Give the number of lines below with "detailed" in them, leaving out anything else.

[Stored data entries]
┏━━

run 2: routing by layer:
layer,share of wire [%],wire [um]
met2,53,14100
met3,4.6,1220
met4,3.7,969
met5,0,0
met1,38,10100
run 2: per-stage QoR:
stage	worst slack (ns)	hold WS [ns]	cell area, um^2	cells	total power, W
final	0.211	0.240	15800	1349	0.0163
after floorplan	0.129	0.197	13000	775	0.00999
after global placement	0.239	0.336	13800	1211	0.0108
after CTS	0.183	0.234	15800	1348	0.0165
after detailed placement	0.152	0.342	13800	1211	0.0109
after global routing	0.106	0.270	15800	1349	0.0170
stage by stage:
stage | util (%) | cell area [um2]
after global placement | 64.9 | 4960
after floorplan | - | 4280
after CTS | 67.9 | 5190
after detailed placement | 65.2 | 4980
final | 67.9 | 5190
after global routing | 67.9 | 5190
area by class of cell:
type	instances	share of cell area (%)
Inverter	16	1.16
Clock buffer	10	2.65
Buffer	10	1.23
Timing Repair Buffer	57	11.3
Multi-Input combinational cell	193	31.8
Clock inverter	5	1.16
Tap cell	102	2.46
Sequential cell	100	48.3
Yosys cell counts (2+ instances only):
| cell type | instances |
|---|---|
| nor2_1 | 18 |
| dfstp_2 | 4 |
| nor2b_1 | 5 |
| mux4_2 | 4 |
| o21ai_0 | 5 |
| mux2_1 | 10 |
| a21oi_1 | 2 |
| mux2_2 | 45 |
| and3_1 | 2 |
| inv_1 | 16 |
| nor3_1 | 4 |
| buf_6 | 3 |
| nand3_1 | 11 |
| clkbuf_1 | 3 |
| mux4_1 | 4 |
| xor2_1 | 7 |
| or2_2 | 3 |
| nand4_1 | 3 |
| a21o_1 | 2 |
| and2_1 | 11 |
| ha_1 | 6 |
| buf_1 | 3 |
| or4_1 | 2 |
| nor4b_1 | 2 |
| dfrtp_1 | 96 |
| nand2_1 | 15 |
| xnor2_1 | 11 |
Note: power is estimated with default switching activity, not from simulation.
[src/rtl/regfile_wb_arbiter.sv]
// regfile_wb_arbiter: two-requester register-file write-port arbiter with anti-starvation and a registered write stage
module regfile_wb_arbiter #(
  parameter int DATA_W     = 64,
  parameter int ADDR_W     = 5,
  parameter int STARVE_MAX = 4
) (
  input  logic              clk,
  input  logic              rst,
  input  logic              a_valid,
  input  logic [ADDR_W-1:0] a_rd,
  input  logic [DATA_W-1:0] a_data,
  output logic              a_ready,
  input  logic              b_valid,
  input  logic [ADDR_W-1:0] b_rd,
  input  logic [DATA_W-1:0] b_data,
  output logic              b_ready,
  output logic              RegWrite,
  output logic [ADDR_W-1:0] rd,
  output logic [DATA_W-1:0] wrt_data,
  output logic [15:0]       stall_cnt
);
  logic              grant_a, grant_b, refused;
  logic [3:0]        starve_q, starve_d;
  logic [15:0]       stall_q, stall_d;
  logic              regwrite_q, regwrite_d;
  logic [ADDR_W-1:0] rd_q, rd_d;
  logic [DATA_W-1:0] data_q, data_d;
  // A wins ties unless B has been refused long enough; write stage captures the winner, x0 never enables the write
  always_comb begin
    grant_b    = !rst && b_valid && (!a_valid || starve_q >= 4'(STARVE_MAX));
    grant_a    = !rst && a_valid && !grant_b;
    refused    = (a_valid && !grant_a) || (b_valid && !grant_b);
    starve_d   = (rst || !b_valid || grant_b) ? 4'd0 : (starve_q == 4'hF) ? starve_q : starve_q + 4'd1;
    stall_d    = rst ? 16'd0 : (refused && stall_q != 16'hFFFF) ? stall_q + 16'd1 : stall_q;
    regwrite_d = (grant_a && a_rd != '0) || (grant_b && b_rd != '0);
    rd_d       = rst ? '0 : grant_a ? a_rd : grant_b ? b_rd : rd_q;
    data_d     = rst ? '0 : grant_a ? a_data : grant_b ? b_data : data_q;
  end
  // state and write-stage registers
  always_ff @(posedge clk) begin
    starve_q   <= starve_d;
    stall_q    <= stall_d;
    regwrite_q <= regwrite_d;
    rd_q       <= rd_d;
    data_q     <= data_d;
  end
  assign a_ready   = grant_a;
  assign b_ready   = grant_b;
  assign RegWrite  = regwrite_q;
  assign rd        = rd_q;
  assign wrt_data  = data_q;
  assign stall_cnt = stall_q;
endmodule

┗━━

# OUTPUT OF THE TASK
2